Experimenters then chained four bikes against the fence. How many people do you think disobeyed the second sign after seeing people not following the first sign? The answer is a staggering 82% of people.
For the final experiment, the researchers wanted to see if they could make people steal.
In three different mini experiments, five euros were placed in an envelope sticking out of a mailbox.
- One was placed in a clean street with no graffiti and no litter.
- The second was placed in a mailbox covered with graffiti.
- The third in a clean mailbox with rubbish scattered on the floor.
The results fell in line with what the researchers expected. Only 13% of people stole the money from the clean street and mailbox, while 25% stole money from the street littered with rubbish. The highest statistic came in at 27% of people stealing from a mailbox covered with graffiti.
These experiments goes to show that preventing small crime such as graffiti or littering can prevent a domino effect that leads to bigger crimes such as drug dealing and assault.
WHY YOU SHOULD CARE
Many police enforcement agencies subscribe to the broken window theory, most famously, New York City.
In New York, the first plan was drawn up in the early 1980’s in order to try and curb the extremely high crime rates plaguing the city.
Following a successful experiment of cleaning graffiti in the New York subway, the mayor implemented a “zero tolerance” policy on crime.
They had police chasing every drunk, public urinator and aggressive squeegee cleaner around town.

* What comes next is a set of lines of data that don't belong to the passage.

What follows belongs to an exercise in optimizing a design on an open flow for small area and a short achievable clock period; a production flow would make more cautious choices. No functional check of the RTL was part of any run shown here.

File: flow/standard.sh
#!/bin/bash
# synth_recipe.tcl (not shown) runs the flow's synth.tcl, then flattens the netlist and writes it again
# the make line also repeats each setting of config.mk as NAME=value (left out here)
make -C /OpenROAD-flow-scripts/flow DESIGN_CONFIG=/design/flow/config.mk WORK_HOME=/design/flow/orfs CLKGATE_MAP_FILE= SYNTH_SCRIPT=/design/flow/synth_recipe.tcl "${@:-finish}"
File: flow/flow/run.sh
#!/bin/bash
# The standard layout (standard.sh), with these make settings:
#   ADDER_MAP_FILE=  (no full/half-adder cell extraction before abc)
#   ABC_AREA=1
# Constraints and clock period are the standard flow's. make's output goes to make.log;
# each ORFS step keeps its own log under orfs/logs.
set -euo pipefail
bash standard.sh ADDER_MAP_FILE= ABC_AREA=1 finish > make.log 2>&1
File: flow/config.mk
export PLATFORM = sky130hd
export DESIGN_NAME = cast_unit
export DESIGN_NICKNAME = cast_unit
export VERILOG_FILES = /design/flow/design.v
export SDC_FILE = /design/flow/constraint.sdc
export NUM_CORES = 4
export LEC_CHECK = 0
export CAP_MARGIN = 20
export CORE_MARGIN = 2
export CORE_UTILIZATION = 40
export SLEW_MARGIN = 20
File: flow/constraint.sdc
create_clock -name core_clock -period 24.0 [get_ports {clk}]
set_input_delay 4.8000 -clock core_clock [delete_from_list [all_inputs] [get_ports {clk}]]
set_output_delay 4.8000 -clock core_clock [all_outputs]
set_load 0.01 [all_outputs]
File: flow/design.v
module cast_unit_add32 (
    input  wire [31:0] a,
    input  wire [30:0] b,
    output wire [31:0] s
);
    wire [31:0]  bb = {b, 1'b0};
    wire [191:0] g, p;
    assign g[31:0] = a & bb;
    assign p[31:0] = a ^ bb;
    genvar l, i;
    generate
        for (l = 0; l < 5; l = l + 1) begin : lv
            for (i = 0; i < 32; i = i + 1) begin : bt
                if ((i >> l) & 1) begin : n
                    localparam integer J = ((i >> l) << l) - 1;
                    assign g[(l+1)*32+i] = g[l*32+i] | (p[l*32+i] & g[l*32+J]);
                    assign p[(l+1)*32+i] = p[l*32+i] & p[l*32+J];
                end else begin : w
                    assign g[(l+1)*32+i] = g[l*32+i];
                    assign p[(l+1)*32+i] = p[l*32+i];
                end
            end
        end
    endgenerate
    assign s = p[31:0] ^ {g[190:160], 1'b0};
endmodule
module cast_unit_cout32 (
    input  wire [31:0] a,
    input  wire [31:0] b,
    output wire        co
);
    wire [63:0] g, p;
    assign g[31:0] = a & b;
    assign p[31:0] = a ^ b;
    genvar i;
    generate
        for (i = 0; i < 16; i = i + 1) begin : l1
            assign g[32+i] = g[2*i+1] | (p[2*i+1] & g[2*i]);
            assign p[32+i] = p[2*i+1] & p[2*i];
        end
        for (i = 0; i < 8; i = i + 1) begin : l2
            assign g[48+i] = g[32+2*i+1] | (p[32+2*i+1] & g[32+2*i]);
            assign p[48+i] = p[32+2*i+1] & p[32+2*i];
        end
        for (i = 0; i < 4; i = i + 1) begin : l3
            assign g[56+i] = g[48+2*i+1] | (p[48+2*i+1] & g[48+2*i]);
            assign p[56+i] = p[48+2*i+1] & p[48+2*i];
        end
        for (i = 0; i < 2; i = i + 1) begin : l4
            assign g[60+i] = g[56+2*i+1] | (p[56+2*i+1] & g[56+2*i]);
            assign p[60+i] = p[56+2*i+1] & p[56+2*i];
        end
    endgenerate
    assign g[63:62] = 2'b00;
    assign p[63:62] = 2'b00;
    assign co = g[61] | (p[61] & g[60]);
endmodule
module cast_unit_round #(parameter [31:0] KN = 32'd0) (
    input  wire [31:0] cs,
    input  wire [30:0] cc,
    input  wire [31:0] y,
    output wire [31:0] ao,
    output wire [31:0] yo,
    output wire [31:0] cso,
    output wire [30:0] cco
);
    wire [31:0] xa;
    cast_unit_add32 add (.a(cs), .b(cc), .s(xa));
    assign yo  = {y[19:0], y[31:20]} ^ xa;
    assign ao  = {xa[11:0], xa[31:12]};
    assign cso = ao ^ KN;
    wire [31:0] ccw = (KN & (ao | yo)) | (~KN & ~ao & yo);
    assign cco = ccw[30:0];
endmodule
Context: an optimization exercise on an open-source flow, tuned for small area, a short achievable clock period and few clock cycles. The choices shown serve that exercise and are no tape-out recipe. In this exercise RTL edits were held to simulation tests only and were not proved equivalent to the original.

==> flow/design.v, too long to show whole: its modules and the start of the top module <==
// module policer_bank: 4785 lines
module policer_bank (
    input  wire        clk,
    input  wire        rst,
    input  wire        req_valid,
    output wire        req_ready,
    input  wire [1:0]  req_op,         
    input  wire [2:0]  req_idx,
    input  wire [31:0] req_time,
    input  wire [15:0] req_len,
    input  wire [1:0]  req_colour,
    input  wire        req_type,
    input  wire        req_aware,
    input  wire        req_red_act,
    input  wire [28:0] req_cir,
    input  wire [28:0] req_pir,
    input  wire [23:0] req_cbs,
    input  wire [23:0] req_ebs,
    output reg         rsp_valid,
    output reg         rsp_ok,
    output reg  [1:0]  rsp_colour,
    output reg         rsp_red_act,
    output reg         rsp_en,
    output reg         rsp_type,
    output reg         rsp_aware,
    output reg  [28:0] rsp_cir,
    output reg  [28:0] rsp_pir,
    output reg  [23:0] rsp_cbs,
    output reg  [23:0] rsp_ebs,
    output reg  [23:0] rsp_committed,
    output reg  [23:0] rsp_tokens,
    output reg  [31:0] rsp_green,
    output reg  [31:0] rsp_yellow,
    output reg  [31:0] rsp_red
);
  // ...
==> flow/flow/run.sh <==
#!/bin/bash
# The standard layout (the standard.sh: standard synthesis, ORFS from
# floorplan to finish), except that the input and output ports are
# buffered with sky130_fd_sc_hd__buf_2 instead of the buffer cell that
# buffer_ports picks by default. Make's output goes to standard.log; each
# ORFS step writes its own log under orfs/logs/.
set -euo pipefail
export BUFFER_PORTS_ARGS="-buffer_cell sky130_fd_sc_hd__buf_2"
bash standard.sh > standard.log 2>&1
==> flow/standard.sh <==
#!/bin/bash
# synth_recipe.tcl (not shown) runs the flow's synth.tcl, then flattens the netlist and writes it again
# the make line also repeats each setting of config.mk as NAME=value (left out here)
make -C /OpenROAD-flow-scripts/flow DESIGN_CONFIG=/design/flow/config.mk WORK_HOME=/design/flow/orfs CLKGATE_MAP_FILE= SYNTH_SCRIPT=/design/flow/synth_recipe.tcl "${@:-finish}"
==> flow/config.mk <==
export PLATFORM = sky130hd
export DESIGN_NAME = policer_bank
export DESIGN_NICKNAME = policer_bank
export VERILOG_FILES = /design/flow/design.v
export SDC_FILE = /design/flow/constraint.sdc
export NUM_CORES = 4
export LEC_CHECK = 0
export CAP_MARGIN = 20
export CORE_MARGIN = 2
export CORE_UTILIZATION = 35
export PLACE_DENSITY = 0.55
export SLEW_MARGIN = 20
==> flow/constraint.sdc <==
create_clock -name core_clock -period 24.0 [get_ports {clk}]
set_input_delay 4.8000 -clock core_clock [delete_from_list [all_inputs] [get_ports {clk}]]
set_output_delay 4.8000 -clock core_clock [all_outputs]
set_load 0.01 [all_outputs]
==> key figures, run 1 <==
Floorplanning
  – Die ar.: 0.712 mm^2
  – Die height: 844 um
  – Site Rows: between 300 and 400

Setup path
  – Worst Path Arrival: 2.09 ns
  – CP startpoint: a_hold
  – Crit path depth: 2
  – CP max stage delay: about 0.40 ns
  – R2r startpoint: g_te[0]

Synthesis
  – #FFs+latches synth: 4969
  – Synth Net Count: 21600
  – Avg Synthesized Cell Area: 13.0 um^2
  – Synth Flop Type: edfxtp_1
  – Synth area leader: edfxtp_1
  – Sequential area share after synthesis: 51.5%
  – Top-area cell type share of the netlist area: 33.5%

Clocking
  – CTS buffer count: 518
  – Post-CTS Setup Bufs: 0
  – CTS clk-pin slew, worst paths: 0.06 ns

Layout
  – Commonest non-fill, non-tap cell in the layout: edfxtp_1
  – # fillers: 66100
  – Multi-In Gates: 11200
  – Sequential cell area: 0.127 mm^2
  – Most frequent cells in the layout: 2758 x edfxtp_1, 2168 x dfxtp_1, 1795 x inv_1
  – Non-clock inverters: 1821
  – Fraction of area in multi-input gates: 39.6%

Timing
  – Worst Tran Pin Value: 1.26 ns
  – TNS Setup: 0 ns
  – Min Tclk post-route: 6.89 ns
  – Slew HR: 14.9%
  – Fmax: roughly 0.15 GHz

Status
  – Status: no timing/DRC/antenna violations

Route
  – Detailed Route WL: between 700000 and 800000 um
  – Met2 wire length: between 300000 and 400000 um
  – DR WL/cell: 26.1 um
  – Antenna Nets Post-Route: 0
  – Met1 WL: 321000 um
  – Wire length on met3: around 56000 um

Global route
  – Largest net degree at the start of global routing: around 170

Placement
  – RePlAce Congestion: 0.928

Min path
  – Hold path startpoint: c_pl[6]
Testbench counts, summed over its fixed seeds: cycles 26,760.
This is an optimization exercise on Yosys and OpenROAD, whose aim is small area, a short achievable clock period and few clock cycles per item, not a production implementation.
RTL that was checked went through simulation tests only; none was proved equivalent to the original.

trial 54:
==> flow/design.v (excerpt) <==
module elrek_tx (
    input  wire         clk,
    input  wire         rst,
    input  wire [30:0]  seed,
    input  wire         st_valid,
    output wire         st_ready,
    input  wire [3:0]   st_type,
    input  wire [3:0]   st_seq,
    input  wire [511:0] st_payload,
    output reg          tx_valid,
    output reg  [31:0]  tx_data
);
    localparam [3:0] T_ALIGN = 4'h4;
    reg  [511:0] P;          
    reg  [7:0]   tq;         
    reg          ready;
    reg          ready_o;    
    reg          pfull;      
    reg          mk;         
    reg  [3:0]   wp;         
    reg  [30:0]  scr;
    reg  [15:0]  H;          
    reg          hv;         
    reg  [33:0]  B;          
    reg  [5:0]   c;          
    reg          fresh;      
    reg  [10:0]  hist;       
    assign st_ready = ready_o;
    wire align = (tq[7:4] == T_ALIGN);
    wire [15:0] marker;
    wire       k1 = hv & mk;
    wire       k2 = ~hv & mk;
    wire       k4 = ~hv & ~mk;
    wire [1:0] hs = c[5] ? 2'd3 : (~pfull | ~k2) ? (k4 ? 2'd2 : 2'd1) : 2'd0;
  ...
Size: about 2600 cells after synthesis, about 660 flip-flops.
Settings: LEC_CHECK=0, CAP_MARGIN=20, CORE_MARGIN=2, CORE_UTILIZATION=55, SLEW_MARGIN=20, SYNTH_HIERARCHICAL=1; clock period 80.0 ns.
standard.sh (not shown) runs the stock make flow with config.mk's settings and CLKGATE_MAP_FILE= SYNTH_SCRIPT=/design/flow/synth_recipe.tcl, a recipe that flattens the netlist after the stock synthesis.
==> flow/flow/run.sh <==
#!/bin/bash
# The standard layout (standard.sh), with these ORFS settings changed:
#  - ABC_LOAD_IN_FF=1: ABC sizes the small one-gate modules of the datapath
#    for a light load instead of upsizing them;
#  - port buffers use the smallest buffer cell (buf_1) rather than the delay
#    cell that buffer_ports picks by default;
#  - clock tree: clkbuf_16 buffers, sinks clustered in groups of up to 24
#    within 120 um, no dummy loads;
#  - repair_timing aims at a setup slack of 63.3 ns (the clock is 80 ns, the
#    I/O delays 16 ns each), without cloning gates.
# Each ORFS step keeps its own log under orfs/logs; make's output goes to
# standard.log.
set -euo pipefail
bash standard.sh ABC_LOAD_IN_FF=1 SETUP_SLACK_MARGIN=63.3 SKIP_GATE_CLONING=1 \
    "BUFFER_PORTS_ARGS=-buffer_cell sky130_fd_sc_hd__buf_1" \
    "CTS_ARGS=-sink_clustering_enable -repair_clock_nets -sink_clustering_size 30 -sink_clustering_max_diameter 80 -buf_list sky130_fd_sc_hd__clkbuf_16 -dont_use_dummy_load" \
    finish > standard.log 2>&1
Per the final summary, trial 54 finished and its layout is clean on timing, DRC and antenna.
Testbench counts of trial 54, summed over its fixed seeds: cycles 52,836, items 3,200.
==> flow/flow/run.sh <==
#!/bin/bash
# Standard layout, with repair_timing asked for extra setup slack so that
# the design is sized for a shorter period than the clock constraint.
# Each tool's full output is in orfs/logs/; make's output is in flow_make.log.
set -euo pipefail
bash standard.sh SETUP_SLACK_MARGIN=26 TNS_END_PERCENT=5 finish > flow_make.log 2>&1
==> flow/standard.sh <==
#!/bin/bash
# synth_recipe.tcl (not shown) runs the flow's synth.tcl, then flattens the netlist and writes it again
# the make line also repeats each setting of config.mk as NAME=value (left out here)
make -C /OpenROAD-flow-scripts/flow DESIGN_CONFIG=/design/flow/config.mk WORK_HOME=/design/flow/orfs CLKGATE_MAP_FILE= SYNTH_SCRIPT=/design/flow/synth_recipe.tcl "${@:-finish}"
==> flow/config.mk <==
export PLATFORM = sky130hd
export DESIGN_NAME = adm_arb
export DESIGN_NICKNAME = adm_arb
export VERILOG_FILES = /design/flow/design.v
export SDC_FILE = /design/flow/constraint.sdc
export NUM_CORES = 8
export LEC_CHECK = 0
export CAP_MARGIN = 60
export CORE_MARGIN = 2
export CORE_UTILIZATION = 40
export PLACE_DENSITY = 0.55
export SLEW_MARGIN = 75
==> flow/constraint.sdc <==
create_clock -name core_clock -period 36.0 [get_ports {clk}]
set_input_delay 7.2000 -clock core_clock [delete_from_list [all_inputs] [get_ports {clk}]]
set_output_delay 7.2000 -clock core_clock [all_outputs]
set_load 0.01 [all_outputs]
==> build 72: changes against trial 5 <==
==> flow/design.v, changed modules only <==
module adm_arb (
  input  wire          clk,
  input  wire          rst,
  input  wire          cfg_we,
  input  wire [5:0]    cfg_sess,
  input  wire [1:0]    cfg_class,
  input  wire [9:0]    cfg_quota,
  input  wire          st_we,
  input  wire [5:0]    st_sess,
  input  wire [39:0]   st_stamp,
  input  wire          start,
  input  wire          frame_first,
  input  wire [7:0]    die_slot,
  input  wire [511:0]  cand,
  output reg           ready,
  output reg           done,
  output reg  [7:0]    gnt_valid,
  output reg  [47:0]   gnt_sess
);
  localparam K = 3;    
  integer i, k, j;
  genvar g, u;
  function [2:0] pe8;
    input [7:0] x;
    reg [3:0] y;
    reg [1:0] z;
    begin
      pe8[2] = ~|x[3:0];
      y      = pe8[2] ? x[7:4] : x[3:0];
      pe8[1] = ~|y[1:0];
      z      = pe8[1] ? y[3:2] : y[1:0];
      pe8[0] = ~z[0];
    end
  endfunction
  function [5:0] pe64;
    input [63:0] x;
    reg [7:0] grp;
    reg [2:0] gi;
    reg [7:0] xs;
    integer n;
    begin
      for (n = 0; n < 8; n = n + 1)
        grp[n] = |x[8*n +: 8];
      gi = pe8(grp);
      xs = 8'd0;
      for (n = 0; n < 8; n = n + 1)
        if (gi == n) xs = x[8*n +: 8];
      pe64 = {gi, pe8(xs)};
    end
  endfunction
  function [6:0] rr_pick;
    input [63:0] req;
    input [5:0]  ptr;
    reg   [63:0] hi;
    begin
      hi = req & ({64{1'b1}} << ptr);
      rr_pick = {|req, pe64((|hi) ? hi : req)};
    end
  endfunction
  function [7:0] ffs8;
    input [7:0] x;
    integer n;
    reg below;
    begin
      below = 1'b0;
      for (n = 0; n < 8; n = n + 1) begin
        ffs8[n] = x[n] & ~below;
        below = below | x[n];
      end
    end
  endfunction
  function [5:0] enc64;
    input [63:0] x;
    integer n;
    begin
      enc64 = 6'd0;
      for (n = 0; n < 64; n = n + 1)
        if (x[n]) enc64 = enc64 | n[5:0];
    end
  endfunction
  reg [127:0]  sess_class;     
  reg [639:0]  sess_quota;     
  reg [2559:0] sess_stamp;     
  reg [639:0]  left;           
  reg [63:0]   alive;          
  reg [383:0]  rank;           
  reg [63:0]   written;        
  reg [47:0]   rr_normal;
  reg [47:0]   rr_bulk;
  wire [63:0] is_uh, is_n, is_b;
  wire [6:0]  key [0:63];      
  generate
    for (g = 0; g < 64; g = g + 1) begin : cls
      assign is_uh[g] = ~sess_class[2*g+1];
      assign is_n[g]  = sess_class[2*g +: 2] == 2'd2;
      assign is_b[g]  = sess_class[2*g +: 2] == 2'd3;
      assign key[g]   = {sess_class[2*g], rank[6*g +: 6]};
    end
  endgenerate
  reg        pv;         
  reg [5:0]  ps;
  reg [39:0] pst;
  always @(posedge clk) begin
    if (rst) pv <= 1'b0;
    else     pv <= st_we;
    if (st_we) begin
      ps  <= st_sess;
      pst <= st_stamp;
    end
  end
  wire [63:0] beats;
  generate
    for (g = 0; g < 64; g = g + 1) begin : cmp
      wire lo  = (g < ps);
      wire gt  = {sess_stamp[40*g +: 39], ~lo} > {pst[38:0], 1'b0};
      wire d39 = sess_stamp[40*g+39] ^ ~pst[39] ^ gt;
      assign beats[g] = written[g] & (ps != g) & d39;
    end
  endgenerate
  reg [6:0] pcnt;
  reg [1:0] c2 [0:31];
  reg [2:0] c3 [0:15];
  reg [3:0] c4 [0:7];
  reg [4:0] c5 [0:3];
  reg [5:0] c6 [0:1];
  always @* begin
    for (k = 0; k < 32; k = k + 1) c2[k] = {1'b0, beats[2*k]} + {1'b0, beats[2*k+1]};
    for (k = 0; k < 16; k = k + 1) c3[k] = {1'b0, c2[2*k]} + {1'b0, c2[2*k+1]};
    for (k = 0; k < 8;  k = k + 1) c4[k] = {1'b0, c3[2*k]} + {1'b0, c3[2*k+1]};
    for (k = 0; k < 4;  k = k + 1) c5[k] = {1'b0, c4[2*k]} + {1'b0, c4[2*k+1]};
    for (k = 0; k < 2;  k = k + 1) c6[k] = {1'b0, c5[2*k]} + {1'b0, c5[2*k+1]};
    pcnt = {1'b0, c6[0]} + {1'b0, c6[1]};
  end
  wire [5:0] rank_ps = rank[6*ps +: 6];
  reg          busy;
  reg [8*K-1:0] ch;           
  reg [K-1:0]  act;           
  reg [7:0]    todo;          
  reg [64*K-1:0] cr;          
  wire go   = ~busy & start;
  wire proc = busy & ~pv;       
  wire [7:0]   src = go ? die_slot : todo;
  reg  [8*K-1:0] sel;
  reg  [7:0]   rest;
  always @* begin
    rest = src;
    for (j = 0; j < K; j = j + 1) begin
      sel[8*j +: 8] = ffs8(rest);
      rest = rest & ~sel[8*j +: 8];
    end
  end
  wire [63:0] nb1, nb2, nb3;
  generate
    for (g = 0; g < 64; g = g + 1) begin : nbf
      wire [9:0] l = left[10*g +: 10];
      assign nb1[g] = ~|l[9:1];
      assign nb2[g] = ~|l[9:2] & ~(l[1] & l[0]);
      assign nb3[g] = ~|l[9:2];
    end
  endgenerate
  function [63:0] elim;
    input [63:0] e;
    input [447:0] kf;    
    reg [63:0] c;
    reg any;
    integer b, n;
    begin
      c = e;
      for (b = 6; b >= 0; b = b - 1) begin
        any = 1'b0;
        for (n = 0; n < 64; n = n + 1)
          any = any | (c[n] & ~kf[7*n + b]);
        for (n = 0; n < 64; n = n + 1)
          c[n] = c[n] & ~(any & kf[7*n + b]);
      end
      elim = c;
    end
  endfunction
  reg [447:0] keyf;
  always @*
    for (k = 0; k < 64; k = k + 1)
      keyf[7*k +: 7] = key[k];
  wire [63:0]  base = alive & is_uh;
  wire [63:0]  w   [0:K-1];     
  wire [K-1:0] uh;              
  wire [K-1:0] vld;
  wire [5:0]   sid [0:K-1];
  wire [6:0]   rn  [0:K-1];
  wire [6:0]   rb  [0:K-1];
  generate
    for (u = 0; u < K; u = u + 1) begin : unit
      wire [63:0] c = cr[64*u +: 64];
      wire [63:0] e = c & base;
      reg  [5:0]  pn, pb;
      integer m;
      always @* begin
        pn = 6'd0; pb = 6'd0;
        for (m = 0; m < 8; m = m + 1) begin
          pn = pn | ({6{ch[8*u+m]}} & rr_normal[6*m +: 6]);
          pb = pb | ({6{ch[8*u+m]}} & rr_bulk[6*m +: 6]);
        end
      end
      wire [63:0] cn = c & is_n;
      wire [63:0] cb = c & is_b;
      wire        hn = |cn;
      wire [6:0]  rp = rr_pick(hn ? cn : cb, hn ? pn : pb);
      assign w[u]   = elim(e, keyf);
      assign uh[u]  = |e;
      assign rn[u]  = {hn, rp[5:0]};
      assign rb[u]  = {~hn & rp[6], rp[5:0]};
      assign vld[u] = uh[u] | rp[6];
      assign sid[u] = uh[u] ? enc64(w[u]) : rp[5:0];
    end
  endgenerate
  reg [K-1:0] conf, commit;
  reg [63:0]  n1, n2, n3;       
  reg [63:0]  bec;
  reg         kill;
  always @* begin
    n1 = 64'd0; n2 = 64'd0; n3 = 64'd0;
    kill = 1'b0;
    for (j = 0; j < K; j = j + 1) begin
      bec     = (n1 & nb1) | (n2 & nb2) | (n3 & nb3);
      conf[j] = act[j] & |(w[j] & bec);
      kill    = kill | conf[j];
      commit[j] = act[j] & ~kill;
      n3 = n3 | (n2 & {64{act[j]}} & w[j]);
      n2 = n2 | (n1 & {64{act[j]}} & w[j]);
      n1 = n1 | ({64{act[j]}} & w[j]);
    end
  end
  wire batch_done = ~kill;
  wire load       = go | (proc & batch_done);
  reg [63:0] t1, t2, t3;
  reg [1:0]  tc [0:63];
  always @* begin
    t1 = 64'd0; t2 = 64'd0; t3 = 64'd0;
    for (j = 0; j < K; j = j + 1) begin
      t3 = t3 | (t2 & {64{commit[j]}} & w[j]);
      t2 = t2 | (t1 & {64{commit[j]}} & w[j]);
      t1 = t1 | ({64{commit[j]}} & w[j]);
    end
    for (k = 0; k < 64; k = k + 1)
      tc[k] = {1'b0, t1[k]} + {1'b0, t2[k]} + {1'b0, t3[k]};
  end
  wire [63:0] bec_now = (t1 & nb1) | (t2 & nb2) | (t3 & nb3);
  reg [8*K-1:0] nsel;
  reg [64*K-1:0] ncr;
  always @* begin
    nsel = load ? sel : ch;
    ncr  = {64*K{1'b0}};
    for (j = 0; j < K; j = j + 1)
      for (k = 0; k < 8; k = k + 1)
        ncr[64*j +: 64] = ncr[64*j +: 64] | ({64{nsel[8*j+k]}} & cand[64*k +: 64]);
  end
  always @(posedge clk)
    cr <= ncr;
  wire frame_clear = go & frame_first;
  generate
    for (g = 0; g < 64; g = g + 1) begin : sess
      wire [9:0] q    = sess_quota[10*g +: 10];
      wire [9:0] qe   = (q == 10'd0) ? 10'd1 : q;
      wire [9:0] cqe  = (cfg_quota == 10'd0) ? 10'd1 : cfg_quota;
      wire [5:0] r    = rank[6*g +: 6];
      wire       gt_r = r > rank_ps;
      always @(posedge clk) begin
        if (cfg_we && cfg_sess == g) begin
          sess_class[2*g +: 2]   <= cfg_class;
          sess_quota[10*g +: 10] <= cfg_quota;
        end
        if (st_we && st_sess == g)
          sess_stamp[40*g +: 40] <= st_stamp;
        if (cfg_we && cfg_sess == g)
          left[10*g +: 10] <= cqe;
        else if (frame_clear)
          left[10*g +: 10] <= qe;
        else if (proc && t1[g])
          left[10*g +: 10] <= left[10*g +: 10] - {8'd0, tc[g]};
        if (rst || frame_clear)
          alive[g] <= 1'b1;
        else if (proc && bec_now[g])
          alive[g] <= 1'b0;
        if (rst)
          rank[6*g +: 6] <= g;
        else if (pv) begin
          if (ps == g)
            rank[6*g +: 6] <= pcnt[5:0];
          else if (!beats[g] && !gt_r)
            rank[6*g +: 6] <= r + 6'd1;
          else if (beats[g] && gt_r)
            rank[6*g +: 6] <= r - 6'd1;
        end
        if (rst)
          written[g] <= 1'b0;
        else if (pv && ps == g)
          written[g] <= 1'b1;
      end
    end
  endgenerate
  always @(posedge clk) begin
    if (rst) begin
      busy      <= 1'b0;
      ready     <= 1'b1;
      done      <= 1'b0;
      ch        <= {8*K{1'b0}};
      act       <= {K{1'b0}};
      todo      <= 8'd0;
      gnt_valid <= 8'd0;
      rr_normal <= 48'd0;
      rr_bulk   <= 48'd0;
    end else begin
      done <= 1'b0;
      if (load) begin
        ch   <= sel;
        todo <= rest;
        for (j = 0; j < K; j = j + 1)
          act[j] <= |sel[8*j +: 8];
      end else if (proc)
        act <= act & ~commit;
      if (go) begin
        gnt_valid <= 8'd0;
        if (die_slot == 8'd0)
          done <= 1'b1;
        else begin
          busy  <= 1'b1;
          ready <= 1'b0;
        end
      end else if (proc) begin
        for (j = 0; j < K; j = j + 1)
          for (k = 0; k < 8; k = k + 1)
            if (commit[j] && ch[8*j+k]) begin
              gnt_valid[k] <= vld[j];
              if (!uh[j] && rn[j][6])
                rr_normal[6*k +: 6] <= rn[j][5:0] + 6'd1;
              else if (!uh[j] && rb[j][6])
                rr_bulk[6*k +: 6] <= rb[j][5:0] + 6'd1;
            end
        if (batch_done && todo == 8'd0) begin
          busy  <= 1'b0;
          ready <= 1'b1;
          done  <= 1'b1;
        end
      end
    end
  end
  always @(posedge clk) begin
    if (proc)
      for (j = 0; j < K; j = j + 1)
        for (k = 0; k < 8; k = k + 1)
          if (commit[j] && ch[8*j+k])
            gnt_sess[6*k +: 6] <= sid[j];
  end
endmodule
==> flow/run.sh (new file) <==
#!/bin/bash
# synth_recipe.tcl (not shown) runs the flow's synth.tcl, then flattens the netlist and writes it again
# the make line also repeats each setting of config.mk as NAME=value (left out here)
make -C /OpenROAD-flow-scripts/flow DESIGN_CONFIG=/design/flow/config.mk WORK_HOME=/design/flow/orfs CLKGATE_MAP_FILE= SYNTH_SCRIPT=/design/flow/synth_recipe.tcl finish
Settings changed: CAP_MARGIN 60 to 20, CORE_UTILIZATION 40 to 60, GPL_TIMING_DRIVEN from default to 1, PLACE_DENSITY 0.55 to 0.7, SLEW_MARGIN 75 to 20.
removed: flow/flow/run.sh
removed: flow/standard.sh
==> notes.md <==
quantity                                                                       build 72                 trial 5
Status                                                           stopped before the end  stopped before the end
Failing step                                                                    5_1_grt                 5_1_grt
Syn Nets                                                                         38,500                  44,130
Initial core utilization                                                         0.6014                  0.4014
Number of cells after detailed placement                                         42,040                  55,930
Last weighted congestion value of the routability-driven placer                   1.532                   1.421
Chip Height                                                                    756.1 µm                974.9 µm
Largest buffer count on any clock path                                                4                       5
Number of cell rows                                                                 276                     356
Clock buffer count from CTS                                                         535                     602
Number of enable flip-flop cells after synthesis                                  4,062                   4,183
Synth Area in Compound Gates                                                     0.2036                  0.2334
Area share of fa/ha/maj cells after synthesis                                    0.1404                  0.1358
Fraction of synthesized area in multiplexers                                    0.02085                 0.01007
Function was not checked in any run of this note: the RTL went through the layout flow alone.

To the dismay of sceptics, the crime rates of both petty and serious crime dropped significantly and suddenly. This is just one example of the broken window theory being implemented.
WHAT YOU CAN DO
The state of your neighbourhood is not in the hands of law enforcement, but in yours and your neighbours.
If taking care of the state of your house/street/suburb is not a priority for you, it will not be for anyone else either.
Remember that every time you throw rubbish on the floor, leave old furniture on the curb or let your lawn turn into a jungle, you are encouraging everyone else to do the same.
Setting standards of acceptable behaviour in your suburb is not simply a job for police. It’s a community effort.
Just like the rich get richer and poor get poorer, nice communities get nicer and bad neighbourhoods get badder.
Now when you see that piece of rubbish lying in your street, you will be much more likely to pick it up. By setting a good example, you can greatly influence your community.
And if you do see a broken window, well, you know what to do.